▶ **TASK**
Find every line in the records below that holds the word "paths", and copy it out.

● ● ●

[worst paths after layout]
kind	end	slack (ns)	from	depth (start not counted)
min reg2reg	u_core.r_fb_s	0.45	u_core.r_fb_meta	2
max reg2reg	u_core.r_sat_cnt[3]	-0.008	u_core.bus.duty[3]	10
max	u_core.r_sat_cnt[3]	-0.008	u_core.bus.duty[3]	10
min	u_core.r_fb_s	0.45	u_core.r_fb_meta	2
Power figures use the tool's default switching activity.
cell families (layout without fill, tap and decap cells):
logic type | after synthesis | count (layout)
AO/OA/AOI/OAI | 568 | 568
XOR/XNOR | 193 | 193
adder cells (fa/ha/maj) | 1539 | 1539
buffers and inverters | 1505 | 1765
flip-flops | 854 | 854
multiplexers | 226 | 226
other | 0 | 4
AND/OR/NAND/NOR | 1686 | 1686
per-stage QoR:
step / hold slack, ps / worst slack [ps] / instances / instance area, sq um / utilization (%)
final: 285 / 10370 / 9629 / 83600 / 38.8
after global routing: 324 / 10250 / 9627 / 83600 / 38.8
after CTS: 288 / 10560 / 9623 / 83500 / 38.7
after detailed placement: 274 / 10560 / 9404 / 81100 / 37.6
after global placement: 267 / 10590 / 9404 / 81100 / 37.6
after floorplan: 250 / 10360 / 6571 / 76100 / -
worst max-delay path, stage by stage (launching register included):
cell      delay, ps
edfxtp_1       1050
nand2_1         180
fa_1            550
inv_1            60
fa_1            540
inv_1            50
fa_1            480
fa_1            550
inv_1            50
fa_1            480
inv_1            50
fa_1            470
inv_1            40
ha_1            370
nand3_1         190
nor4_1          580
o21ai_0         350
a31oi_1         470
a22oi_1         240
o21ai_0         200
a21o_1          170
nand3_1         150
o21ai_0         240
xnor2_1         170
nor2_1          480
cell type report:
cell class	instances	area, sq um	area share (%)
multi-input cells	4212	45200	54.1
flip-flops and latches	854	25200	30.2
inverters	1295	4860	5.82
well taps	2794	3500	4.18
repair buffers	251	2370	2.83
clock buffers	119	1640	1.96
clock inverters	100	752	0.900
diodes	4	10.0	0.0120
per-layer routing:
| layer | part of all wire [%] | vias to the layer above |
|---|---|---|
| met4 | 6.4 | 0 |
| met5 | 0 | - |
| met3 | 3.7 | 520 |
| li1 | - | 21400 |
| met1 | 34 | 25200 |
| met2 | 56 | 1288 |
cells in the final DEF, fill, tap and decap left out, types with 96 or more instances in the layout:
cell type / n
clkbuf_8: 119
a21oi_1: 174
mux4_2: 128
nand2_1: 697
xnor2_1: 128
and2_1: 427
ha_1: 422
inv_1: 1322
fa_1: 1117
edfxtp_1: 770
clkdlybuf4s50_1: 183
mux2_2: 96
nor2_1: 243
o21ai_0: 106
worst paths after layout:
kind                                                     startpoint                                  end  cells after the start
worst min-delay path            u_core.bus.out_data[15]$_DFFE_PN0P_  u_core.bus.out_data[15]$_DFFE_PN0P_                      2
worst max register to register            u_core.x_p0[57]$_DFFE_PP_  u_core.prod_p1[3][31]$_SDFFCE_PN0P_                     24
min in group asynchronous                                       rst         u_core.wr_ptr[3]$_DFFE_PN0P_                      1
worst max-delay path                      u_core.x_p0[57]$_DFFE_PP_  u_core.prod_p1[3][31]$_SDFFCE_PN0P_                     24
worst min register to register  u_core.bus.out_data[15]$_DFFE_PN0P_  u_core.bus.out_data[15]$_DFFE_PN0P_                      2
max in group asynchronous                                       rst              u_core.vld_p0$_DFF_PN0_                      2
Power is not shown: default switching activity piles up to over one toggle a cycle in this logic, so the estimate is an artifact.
--- src/rtl/ram_arb_pkg.sv ---
// Shared constants and FSM state type for the two-port RAM arbiter.
package ram_arb_pkg;

  localparam int unsigned AW_DEF = 8;
  localparam int unsigned DW_DEF = 32;
  localparam int unsigned DEPTH  = 256;

  typedef enum logic {
    ST_INIT = 1'b0,
    ST_RUN  = 1'b1
  } state_t;

  // Highest address the zero-fill visits for a given address width.
  function automatic int unsigned fill_last(input int unsigned aw);
    int unsigned span;
    span = 1 << aw;
    return (DEPTH < span) ? DEPTH - 1 : span - 1;
  endfunction

endpackage

--- src/rtl/ram_port_arbiter_if.sv ---
// Bundle of requester A/B command ports, RAM port and status for ram_port_arbiter.
interface ram_port_arbiter_if #(
  parameter int unsigned AW = 8,
  parameter int unsigned DW = 32
);
  import ram_arb_pkg::*;

  // Handshake: a command transfers in the cycle where x_valid and x_ready are
  // both 1; the requester holds valid and its command stable until then.
  // x_rvalid is a one-cycle pulse, x_rdata is only meaningful while it is high.
  logic          a_valid;
  logic          a_ready;
  logic          a_we;
  logic [AW-1:0] a_addr;
  logic [DW-1:0] a_wdata;
  logic          a_rvalid;
  logic [DW-1:0] a_rdata;

  logic          b_valid;
  logic          b_ready;
  logic          b_we;
  logic [AW-1:0] b_addr;
  logic [DW-1:0] b_wdata;
  logic          b_rvalid;
  logic [DW-1:0] b_rdata;

  logic          ram_we;
  logic [AW-1:0] ram_addr;
  logic [DW-1:0] ram_din;
  logic [DW-1:0] ram_dout;

  logic          init_done;
  state_t        dbg_state;

  modport slave (
    input  a_valid, a_we, a_addr, a_wdata,
    output a_ready, a_rvalid, a_rdata,
    input  b_valid, b_we, b_addr, b_wdata,
    output b_ready, b_rvalid, b_rdata,
    output ram_we, ram_addr, ram_din,
    input  ram_dout,
    output init_done, dbg_state
  );

  modport master (
    output a_valid, a_we, a_addr, a_wdata,
    input  a_ready, a_rvalid, a_rdata,
    output b_valid, b_we, b_addr, b_wdata,
    input  b_ready, b_rvalid, b_rdata,
    input  ram_we, ram_addr, ram_din,
    output ram_dout,
    input  init_done, dbg_state
  );

endinterface

--- src/rtl/rr_arb2.sv ---
// Two-requester round-robin arbiter: one-hot grant, pointer names the loser after each grant.
module rr_arb2 (
  input  logic       clk,
  input  logic       rst,
  input  logic [1:0] req_i,
  output logic [1:0] gnt_o,
  output logic       ptr_o
);

  logic ptr_q;
  logic ptr_d;

  // ptr_q = 0 favours requester 0 (A), 1 favours requester 1 (B).
  always_comb begin
    gnt_o = req_i;
    if (req_i == 2'b11) begin
      gnt_o = ptr_q ? 2'b10 : 2'b01;
    end
  end

  always_comb begin
    ptr_d = ptr_q;
    if (gnt_o != 2'b00) begin
      ptr_d = gnt_o[0];
    end
  end

  always_ff @(posedge clk or posedge rst) begin
    if (rst) begin
      ptr_q <= 1'b0;
    end else begin
      ptr_q <= ptr_d;
    end
  end

  assign ptr_o = ptr_q;

endmodule

--- src/rtl/ram_port_arbiter.sv ---
// Shares one single-port registered RAM between requesters A and B, with optional zero-fill.
module ram_port_arbiter
  import ram_arb_pkg::*;
#(
  parameter int unsigned AW        = AW_DEF,
  parameter int unsigned DW        = DW_DEF,
  parameter bit          INIT_ZERO = 1'b1
) (
  input logic                 clk,
  input logic                 rst,
  ram_port_arbiter_if.slave   bus
);

  localparam logic [AW-1:0] FILL_LAST = AW'(fill_last(AW));
  localparam state_t        ST_RESET  = INIT_ZERO ? ST_INIT : ST_RUN;

  state_t        state_q;
  logic [AW-1:0] fill_q;
  logic          we_q;
  logic [AW-1:0] addr_q;
  logic [DW-1:0] din_q;
  logic          rd1_vld_q;
  logic          rd1_port_q;
  logic          rd2_vld_q;
  logic          rd2_port_q;

  logic          in_init;
  logic          in_run;
  logic [1:0]    req;
  logic [1:0]    gnt;
  logic          accept;
  logic          ptr_unused;
  logic          sel_we;
  logic [AW-1:0] sel_addr;
  logic [DW-1:0] sel_wdata;

  // Gating with rst keeps every handshake and RAM strobe quiet while reset is held.
  assign in_init = (state_q == ST_INIT) && !rst;
  assign in_run  = (state_q == ST_RUN)  && !rst;

  assign req = {bus.b_valid, bus.a_valid} & {2{in_run}};

  rr_arb2 u_arb (
    .clk   (clk),
    .rst   (rst),
    .req_i (req),
    .gnt_o (gnt),
    .ptr_o (ptr_unused)
  );

  assign accept  = |gnt;
  assign bus.a_ready = gnt[0];
  assign bus.b_ready = gnt[1];

  always_comb begin
    sel_we    = bus.a_we;
    sel_addr  = bus.a_addr;
    sel_wdata = bus.a_wdata;
    if (gnt[1]) begin
      sel_we    = bus.b_we;
      sel_addr  = bus.b_addr;
      sel_wdata = bus.b_wdata;
    end
  end

  always_ff @(posedge clk or posedge rst) begin
    if (rst) begin
      state_q    <= ST_RESET;
      fill_q     <= '0;
      we_q       <= 1'b0;
      addr_q     <= '0;
      din_q      <= '0;
      rd1_vld_q  <= 1'b0;
      rd1_port_q <= 1'b0;
      rd2_vld_q  <= 1'b0;
      rd2_port_q <= 1'b0;
    end else begin
      case (state_q)
        ST_INIT: begin
          fill_q <= fill_q + AW'(1);
          if (fill_q == FILL_LAST) begin
            state_q <= ST_RUN;
          end
        end
        default: begin
          state_q <= ST_RUN;
        end
      endcase

      we_q <= accept && sel_we;
      if (accept) begin
        addr_q <= sel_addr;
        din_q  <= sel_wdata;
      end

      // Read return pipeline: issue to RAM at N+1, registered data back at N+2.
      rd1_vld_q  <= accept && !sel_we;
      rd1_port_q <= gnt[1];
      rd2_vld_q  <= rd1_vld_q;
      rd2_port_q <= rd1_port_q;
    end
  end

  assign bus.ram_we   = in_init ? 1'b1 : we_q;
  assign bus.ram_addr = in_init ? fill_q : addr_q;
  assign bus.ram_din  = in_init ? '0 : din_q;

  assign bus.a_rvalid = rd2_vld_q && !rd2_port_q;
  assign bus.b_rvalid = rd2_vld_q &&  rd2_port_q;
  assign bus.a_rdata  = bus.ram_dout;
  assign bus.b_rdata  = bus.ram_dout;

  assign bus.init_done = in_run;
  assign bus.dbg_state = state_q;

endmodule

--- src/flat_wrapper.sv ---
// flat-port wrapper written by rule: the top's interface ports become plain ports
module ram_port_arbiter_flat import ram_arb_pkg::*;
#(
  parameter int unsigned AW        = AW_DEF,
  parameter int unsigned DW        = DW_DEF,
  parameter bit          INIT_ZERO = 1'b1
)
  (clk, rst, bus_a_valid, bus_a_we, bus_a_addr, bus_a_wdata, bus_a_ready, bus_a_rvalid, bus_a_rdata, bus_b_valid, bus_b_we, bus_b_addr, bus_b_wdata, bus_b_ready, bus_b_rvalid, bus_b_rdata, bus_ram_we, bus_ram_addr, bus_ram_din, bus_ram_dout, bus_init_done, bus_dbg_state);
  ram_port_arbiter_if #(.AW(AW), .DW(DW)) bus_i ();
  input logic clk;
  input logic rst;
  input wire logic [$bits(bus_i.a_valid)-1:0] bus_a_valid;
  input wire logic [$bits(bus_i.a_we)-1:0] bus_a_we;
  input wire logic [$bits(bus_i.a_addr)-1:0] bus_a_addr;
  input wire logic [$bits(bus_i.a_wdata)-1:0] bus_a_wdata;
  output wire logic [$bits(bus_i.a_ready)-1:0] bus_a_ready;
  output wire logic [$bits(bus_i.a_rvalid)-1:0] bus_a_rvalid;
  output wire logic [$bits(bus_i.a_rdata)-1:0] bus_a_rdata;
  input wire logic [$bits(bus_i.b_valid)-1:0] bus_b_valid;
  input wire logic [$bits(bus_i.b_we)-1:0] bus_b_we;
  input wire logic [$bits(bus_i.b_addr)-1:0] bus_b_addr;
  input wire logic [$bits(bus_i.b_wdata)-1:0] bus_b_wdata;
  output wire logic [$bits(bus_i.b_ready)-1:0] bus_b_ready;
  output wire logic [$bits(bus_i.b_rvalid)-1:0] bus_b_rvalid;
  output wire logic [$bits(bus_i.b_rdata)-1:0] bus_b_rdata;
  output wire logic [$bits(bus_i.ram_we)-1:0] bus_ram_we;
  output wire logic [$bits(bus_i.ram_addr)-1:0] bus_ram_addr;
  output wire logic [$bits(bus_i.ram_din)-1:0] bus_ram_din;
  input wire logic [$bits(bus_i.ram_dout)-1:0] bus_ram_dout;
  output wire logic [$bits(bus_i.init_done)-1:0] bus_init_done;
  output wire logic [$bits(bus_i.dbg_state)-1:0] bus_dbg_state;
  assign bus_i.a_valid = bus_a_valid;
  assign bus_i.a_we = bus_a_we;
  assign bus_i.a_addr = bus_a_addr;
  assign bus_i.a_wdata = bus_a_wdata;
  assign bus_a_ready = bus_i.a_ready;
  assign bus_a_rvalid = bus_i.a_rvalid;
  assign bus_a_rdata = bus_i.a_rdata;
  assign bus_i.b_valid = bus_b_valid;
  assign bus_i.b_we = bus_b_we;
  assign bus_i.b_addr = bus_b_addr;
  assign bus_i.b_wdata = bus_b_wdata;
  assign bus_b_ready = bus_i.b_ready;
  assign bus_b_rvalid = bus_i.b_rvalid;
  assign bus_b_rdata = bus_i.b_rdata;
  assign bus_ram_we = bus_i.ram_we;
  assign bus_ram_addr = bus_i.ram_addr;
  assign bus_ram_din = bus_i.ram_din;
  assign bus_i.ram_dout = bus_ram_dout;
  assign bus_init_done = bus_i.init_done;
  assign bus_dbg_state = bus_i.dbg_state;
  ram_port_arbiter #(.AW(AW), .DW(DW), .INIT_ZERO(INIT_ZERO)) u_core (.clk(clk), .rst(rst), .bus(bus_i));
endmodule
--- config.mk ---
export PLATFORM = sky130hd
export DESIGN_NAME = ram_port_arbiter_flat
export DESIGN_NICKNAME = d
export VERILOG_FILES = /design/src/rtl/ram_arb_pkg.sv /design/src/rtl/ram_port_arbiter_if.sv /design/src/rtl/rr_arb2.sv /design/src/rtl/ram_port_arbiter.sv /design/src/flat_wrapper.sv
export SDC_FILE = /design/constraint.sdc
export NUM_CORES = 1
export LEC_CHECK = 0
export CORE_ASPECT_RATIO = 1.2
export CORE_UTILIZATION = 36
export CTS_CLUSTER_DIAMETER = 200
export CTS_CLUSTER_SIZE = 30
export DETAILED_ROUTE_END_ITERATION = 16
export PLACE_DENSITY = 0.87
export SLEW_MARGIN = 20
export SYNTH_ARGS = -nofsm -noshare
export SYNTH_HDL_FRONTEND = slang
export SYNTH_HIERARCHICAL = 1
export SYNTH_SLANG_ARGS = --single-unit
--- constraint.sdc ---
create_clock -name clk -period 2.5 [get_ports clk]
set_clock_uncertainty 0.15 [all_clocks]
set_input_delay 0.375 -clock clk [delete_from_list [all_inputs] [get_ports clk]]
set_output_delay 0.375 -clock clk [all_outputs]
set_load 0.005 [all_outputs]
After elaboration in Yosys (flattened, before gate mapping)
Index checks and enable logic that the tools add are counted.
{"block": "word_totals", "regBits": 55, "in_bits": 118, "out_inout_bits": 111, "wordCells": 36}
{"block": "op_classes", "addsub": 1, "eq_ne": 2, "muxes": 10, "bitwise_logic": 2, "n_reduce_logical": 11}
{"op": "2-to-1 mux 32 bit", "n": 2}
{"op": "2-to-1 mux 8 bit", "n": 2}
{"op": "adder 8 x 1 -> 8 bit, second input constant", "n": 1}
{"op": "== test 8 bit, second input constant", "n": 1}
{"op": "logical AND 1 bit", "n": 6}
{"op": "2-to-1 mux 1 bit", "n": 4}
{"op": "2-to-1 mux 2 bit", "n": 2}
{"op": "logical NOT 1 bit", "n": 3}
{"op": "AND 2 bit", "n": 1}
{"op": "== test 2 bit, second input constant", "n": 1}
{"op": "nonzero test 2 bit", "n": 1}
{"op": "OR reduction 2 bit", "n": 1}
{"op": "inverter 1 bit", "n": 1}

Logic depth before layout (Yosys ltp)
{"block": "logic_depth", "depth_word": 8, "ltp_mapped": 8, "mapped_depth_nobuf": 5}

Cells and area by module
Netlist, hierarchy kept.
{"mod": "ram_port_arbiter", "instances": 1, "cells_each": 330, "area_per_inst_um2": 3245.6}
{"mod": "rr_arb2", "instances": 1, "cells_each": 7, "area_per_inst_um2": 56.3}

Worst setup path before layout
Ideal clock, no wire load.
{"block": "synth_path", "kind": "reg-to-reg", "from": "register u_core.state_q (netlist: u_core/bus.dbg_state)", "to": "register u_core.addr_q[7]", "setup_time_ps": 133, "t_arrival_ps": 1779, "t_required_ps": 2217, "setup_slack_ps": 438, "path_stages_with_launch": 9, "path_buffers": 3, "period_less_slack_ps": 2062, "cell_sequence": "dfrtp_1 -> buf_6 -> nor2b_1 -> and2_1 -> a21boi_0 -> buf_2 -> buf_4 -> mux2i_1 -> o21ai_0"}
{"block": "synth_via", "elab_chain_len": 5}
{"element": "start, declared", "line": "ram_port_arbiter.sv:17", "source": "state_t state_q;"}
{"element": "start signal, assigned", "line": "ram_port_arbiter.sv:68", "source": "state_q <= ST_RESET;"}
{"element": "start signal, assigned", "line": "ram_port_arbiter.sv:82", "source": "state_q <= ST_RUN;"}
{"element": "start signal, assigned", "line": "ram_port_arbiter.sv:86", "source": "state_q <= ST_RUN;"}
{"element": "logical AND 1 bit (*)", "line": "ram_port_arbiter.sv:39", "source": "assign in_run = (state_q == ST_RUN) && !rst;"}
{"element": "named net bus_init_done", "line": "flat_wrapper.sv:30", "source": "output wire logic [$bits(bus_i.init_done)-1:0] bus_init_done;"}
{"element": "AND 2 bit (*)", "line": "ram_port_arbiter.sv:41", "source": "assign req = {bus.b_valid, bus.a_valid} & {2{in_run}};"}
{"element": "named net u_core.req[0]", "line": "ram_port_arbiter.sv:29", "source": "logic [1:0] req;"}
{"element": "== test 2 bit", "line": "rr_arb2.sv:16", "source": "if (req_i == 2'b11) begin"}
{"element": "2-to-1 mux 2 bit (*)", "line": "rr_arb2.sv:16"}
{"element": "named net bus_a_ready", "line": "flat_wrapper.sv:16", "source": "output wire logic [$bits(bus_i.a_ready)-1:0] bus_a_ready;"}
{"element": "OR reduction 2 bit (*)", "line": "ram_port_arbiter.sv:51", "source": "assign accept = |gnt;"}
{"element": "end signal, assigned", "line": "ram_port_arbiter.sv:92", "source": "addr_q <= sel_addr;"}
{"element": "end, declared", "line": "ram_port_arbiter.sv:20", "source": "logic [AW-1:0] addr_q;"}
The timed path passes the listed nets; every way through them passes the cells marked *.
A chain may end at the register's enable or synchronous reset.

Worst setup path after layout
{"block": "layout_path", "from": "register u_core.state_q (netlist: u_core/bus.dbg_state)", "to": "output bus_ram_addr[4]"}
{"block": "layout_via", "elab_chain_len": 3}
{"element": "inverter 1 bit"}
{"element": "logical AND 1 bit", "line": "ram_port_arbiter.sv:38", "source": "assign in_init = (state_q == ST_INIT) && !rst;"}
{"element": "2-to-1 mux 8 bit", "line": "ram_port_arbiter.sv:105", "source": "assign bus.ram_addr = in_init ? fill_q : addr_q;"}
{"element": "end, declared", "line": "flat_wrapper.sv:27", "source": "output wire logic [$bits(bus_i.ram_addr)-1:0] bus_ram_addr;"}
Every way passes these cells.

==> impl_metrics.json <==
{
  "crit_path_max_incr_delay_ns": 0.47,
  "nFillCells": 762,
  "status": "complete, no violations",
  "routedWlPerCell_um": 15.1,
  "dr.first_iter.drc_count": 109,
  "dpl_cell_area_um2": 4330,
  "cts-root-buf": "clkbuf_8",
  "endpoint_kind": "output pin",
  "dieArea_um2": 9560,
  "fin_ws_ns": 0.106,
  "row_count": 37,
  "avgSynthCellArea_um2": 9.80,
  "p_leak_uw": 0.00173,
  "diodes": 0,
  "num_vias": 2467,
  "setup_viol": 0,
  "finish.utilization": 0.511,
  "cts_tree": "built",
  "synth.yosys.seq_area_share": 0.417,
  "worst_pin_slew_ns": 0.692,
  "netlist_area_um2": 3300,
  "wirelength_mm": 7.93,
  "insertion_delay_ns": 0.30,
  "start_kind": "flip-flop",
  "grt_pass1_wl_mm": 12.2,
  "async_flop_share": 1.00,
  "drv_cap": 0,
  "num-nets-final": 527,
  "min_period_ns": 2.39,
  "yosys.area.top_type": "dfrtp_1",
  "area_growth_pct": 35.3,
  "synthFlopType": "dfrtp_1",
  "grt_max_degree": 85,
  "gr-total-overflow": 0,
  "design_area_um2": 4470,
  "hold_slack_ns": 0.124,
  "ys_types": 29,
  "synth_edf_count": 0,
  "antenna_left": 0,
  "post-place-ws_ns": -0.233,
  "worst_ep_required_time_ns": 1.98,
  "power_density_nw_per_um2": 377,
  "drv_slew": 0,
  "io_buffers": 132,
  "ios": 229,
  "cp.arrival_ns": 1.87,
  "gp_congestion": 0.822,
  "start_util": 0.377,
  "h-tree-depth": 2,
  "grt_usage": 0.167,
  "grt_setup_unrepaired": "no",
  "hp-class": "input port to async pin",
  "relSlewSlack": 0.539,
  "fmax_ghz": 0.418,
  "synthTopCellsByArea": "dfrtp_1 (42%), buf_4 (15%), mux2i_1 (12%), nor2b_1 (6.4%), o21ai_0 (6.2%)",
  "hold_violations": 0,
  "chipWidth_um": 89.4,
  "grt_pass1_vias": 2617,
  "synthDominantCellAreaShare": 0.417,
  "cpMaxStageDelayCell": "clkdlybuf4s50_1",
  "place_hpwl_mm": 6.14,
  "seq_area_um2": 1380,
  "path_clk_slew_ns": 0.10,
  "netlist_instances": 337,
  "cts_max_path_buffers": 2,
  "total_power_uw": 1690,
  "die_h_um": 107,
  "worstPathCellList": "nor2_4 -> buf_4 -> mux2_2 -> clkdlybuf4s50_1",
  "critPathKind": "flip-flop to output pin",
  "synth_most_common_cell": "buf_4",
  "drcViolationCount": 0,
  "worst_ir_drop_vdd_v": 0.000203,
  "multiInputGateArea_um2": 1360,
  "path_max_fanout": 6,
  "drive_above_1_share": 0.108,
  "yosys-top-cells-count": "buf_4 (68), dfrtp_1 (55), nand2_1 (44), mux2i_1 (41), o21ai_0 (41)",
  "syn-num-nets": 456,
  "dr.pass1.iters": 4,
  "cts_inserted_buffers": 5,
  "via_per_inst": 4.69,
  "core_um2": 8750,
  "cts.sinks": 55,
  "ys_ff_latch": 55,
  "synth_warnings": 6,
  "period_share": 0.958,
  "grt_antenna_before_repair": 0
}
[metal layers]
metal / global-route usage / wire length, um / share of wire
met1: 0.181 / 2980 / 0.38
met2: 0.288 / 4050 / 0.51
met5: 0 / 0 / 0
met3: 0.0362 / 518 / 0.065
met4: 0.104 / 377 / 0.048
[logic make-up (layout without fill, tap and decap cells)]
logic type / after synthesis / count (layout) / synth area share
flip-flops: 55 / 55 / 0.417
XOR/XNOR: 7 / 7 / 0.0186
adder cells (fa/ha/maj): 1 / 1 / 0.00379
AO/OA/AOI/OAI: 45 / 45 / 0.0705
buffers and inverters: 86 / 158 / 0.182
multiplexers: 50 / 50 / 0.155
AND/OR/NAND/NOR: 93 / 93 / 0.153
[flip-flops by register name, summed over array words and instances, names as in the netlist]
register              flops
u_core/u_arb/ptr_o        1
u_core/we_q               1
u_core/rd1_vld_q          1
u_core/rd2_port_q         1
u_core/rd2_vld_q          1
u_core/addr_q             8
u_core/bus.dbg_state      1
u_core/rd1_port_q         1
u_core/fill_q             8
u_core/din_q             32
[through the flow]
stage,cells,setup TNS (ns)
after floorplan,337,0
after detailed placement,517,-8.54
after global routing,526,0
final,526,0
after CTS,526,0
after global placement,517,-2.92
[cell usage in the layout, fill, tap and decap left out, types with 2 or more instances in the layout]
master and count:
nor2b_1 33, xnor2_1 4, clkdlybuf4s50_1 131, nand2_1 44, buf_12 2, and2_4 2
mux2i_1 41, nand2b_1 2, xor2_1 3, clkbuf_8 5, o21ai_0 41, mux2_2 9
buf_4 13, inv_1 2, a21boi_4 2, dfrtp_1 55, nor2_1 2
[where the power goes]
part | leakage [uW] | total (uW) | internal (uW) | switching [uW]
clock network | 0.0000587 | 598 | 304 | 294
logic | 0.000919 | 199 | 141 | 57.5
registers | 0.000754 | 889 | 889 | 0
[final cells by class]
cell class / instances / area share
inverter: 3 / 0.00252
clock buffer: 5 / 0.0154
sequential: 55 / 0.308
timing repair buffer: 147 / 0.326
tap: 117 / 0.0328
clock inverter: 3 / 0.0106
multi-input combinational: 196 / 0.304
[path summary, 6_finish.rpt]
path,from,to,slack (ns),cells past startpoint
min in group clk,u_core/rd1_port_q$_DFF_PP0_,u_core/rd2_port_q$_DFF_PP0_,0.21,0
max reg2reg,u_core/bus.dbg_state$_DFF_PP0_,u_core/din_q[4]$_DFFE_PP0P_,0.38,5
max in group asynchronous,rst,u_core/rd2_port_q$_DFF_PP0_,1.33,4
min reg2reg,u_core/rd1_port_q$_DFF_PP0_,u_core/rd2_port_q$_DFF_PP0_,0.21,0
max,u_core/bus.dbg_state$_DFF_PP0_,bus_ram_addr[4],0.11,4
min,rst,u_core/u_arb/ptr_o$_DFFE_PP0P_,0.12,3
[critical path: cells and delay by family (launching register included)]
kind / cells / cell delay, ns
buffers and inverters: 2 / 0.65
flip-flops: 1 / 0.44
multiplexers: 1 / 0.33
AND/OR/NAND/NOR: 1 / 0.15
[what timing repair did]
item | in CTS | in global routing
hold buffers | 0 | 0
endpoints found under the setup margin | 12 | 1
setup buffers | 1 | 0
pin swaps | 1 | 0
resized for setup | 4 | 1
Note: power is estimated with default switching activity, not from simulation.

● ● ●

▶ **RESULT**
[worst paths after layout]
worst paths after layout:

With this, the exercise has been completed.